Fixed bed reactors are commonly used in the refining and chemical industries for chemical conversion operations. These reactors are vessels with catalysts packed therein. The feed typically flows down through the reactor where it comes into contact with the catalyst and undergoes the desired conversion reactions. When these involve reaction with hydrogen (H2), the term hydroprocessing or hydroconversion is used.
Hydroprocessing reactions include addition of hydrogen (H2) to a feed molecule to achieve reduction chemistry (hydrogenation) and can also involve cleavage of the molecule (“destructive hydrogenation” or hydrogenolysis). Hydrogenation reactions include saturation of carbon-carbon double bonds (e.g. conversion of olefins to paraffins; benzene rings to cyclohexane rings) and functional group transformations (e.g. conversion of aldehydes to alcohols; nitro compounds to amines).

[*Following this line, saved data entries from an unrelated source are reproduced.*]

### src/design/periph_pkg.sv
`default_nettype none

package periph_pkg;

    // Memory depths in 32-bit words
    localparam int RAM_WORDS   = 1024;
    localparam int FLASH_WORDS = 256;

    localparam int RAM_IDX_W   = $clog2(RAM_WORDS);
    localparam int FLASH_IDX_W = $clog2(FLASH_WORDS);

    // UART bit timing
    localparam int UART_CLKS_PER_BIT = 4;
    localparam int UART_DIV_W        = $clog2(UART_CLKS_PER_BIT);
    localparam int UART_FRAME_BITS   = 10;
    localparam int UART_BIT_W        = $clog2(UART_FRAME_BITS);

    // Register offsets
    localparam logic [3:0] UART_TXDATA_OFS = 4'h0;
    localparam logic [3:0] UART_STATUS_OFS = 4'h4;

    localparam logic [7:0] GPIO_OUT_OFS = 8'h00;
    localparam logic [7:0] GPIO_IN_OFS  = 8'h04;

endpackage

`default_nettype wire

### src/design/soc_bus_pkg.sv
`default_nettype none

package soc_bus_pkg;

    // ========================================================
    // Bus types
    // ========================================================

    typedef logic [31:0] bus_data_t;

    // Request as driven by one master
    typedef struct packed {
        logic      read;
        logic      write;
        logic [31:0] addr;
        logic [3:0]  byteenable;
        bus_data_t   wdata;
    } bus_req_t;

    // Request as seen by one slave with the low address bits only
    typedef struct packed {
        logic        rd;
        logic        wr;
        logic [23:0] addr;
        logic [3:0]  byteenable;
        bus_data_t   wdata;
    } slave_req_t;

    // One-hot grant with bit 0 for the CPU and bit 1 for DMA
    typedef logic [1:0] grant_t;

    localparam int GRANT_CPU = 0;
    localparam int GRANT_DMA = 1;

    // ========================================================
    // Address map
    // ========================================================

    localparam logic [7:0]  RAM_BASE_HI   = 8'h00;
    localparam logic [7:0]  FLASH_BASE_HI = 8'h1E;
    localparam logic [27:0] UART_BASE     = 28'h1FD003F;
    localparam logic [23:0] GPIO_BASE     = 24'h1FD004;

endpackage

`default_nettype wire

### src/design/bus_gpio.sv
`default_nettype none
`timescale 1ns/1ps

module bus_gpio (
    input  logic                    clk_i,
    input  logic                    rst_n_i,
    input  soc_bus_pkg::slave_req_t req_i,
    output soc_bus_pkg::bus_data_t  rdata_o,
    input  logic [31:0]             gpio_i,
    output logic [31:0]             gpio_o
);
    import soc_bus_pkg::*;
    import periph_pkg::*;

    bus_data_t out_q;
    bus_data_t in_meta_q;
    bus_data_t in_sync_q;

    always_ff @(posedge clk_i or negedge rst_n_i) begin
        if (!rst_n_i) begin
            out_q     <= '0;
            in_meta_q <= '0;
            in_sync_q <= '0;
        end else begin
            in_meta_q <= gpio_i;
            in_sync_q <= in_meta_q;
            if (req_i.wr && (req_i.addr[7:0] == GPIO_OUT_OFS)) begin
                for (int b = 0; b < 4; b++) begin
                    if (req_i.byteenable[b]) begin
                        out_q[b*8 +: 8] <= req_i.wdata[b*8 +: 8];
                    end
                end
            end
        end
    end

    assign gpio_o = out_q;

    always_comb begin
        rdata_o = '0;
        if (req_i.rd) begin
            case (req_i.addr[7:0])
                GPIO_OUT_OFS: rdata_o = out_q;
                GPIO_IN_OFS:  rdata_o = in_sync_q;
                default:      rdata_o = '0;
            endcase
        end
    end

endmodule

`default_nettype wire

Examples of hydrogenolysis reactions include conversion of organo-sulfur compounds such as mercaptans to paraffins and hydrogen sulfide, wherein the sulfur atom is cleaved off the feed molecules. Other examples include conversion of organo-nitrogen compounds and organo-oxygen compounds (also referred to as oxygenates) to hydrocarbons, wherein the nitrogen and oxygen atoms in the feed molecules are cleaved as ammonia and water/carbon oxides, respectively. In the refining industry, this class of hydroprocessing reactions is referred to as hydrotreating. Hydrotreating reactions are typically used to remove heteroatoms such as sulfur, nitrogen, and oxygen from hydrocarbons. Depending on the heteroatom removed, the hydrotreating operation may be referred to as hydrodesulfurization (HDS), hydrodeoxygenation (HDO), or hydrodentirogenation (HDN).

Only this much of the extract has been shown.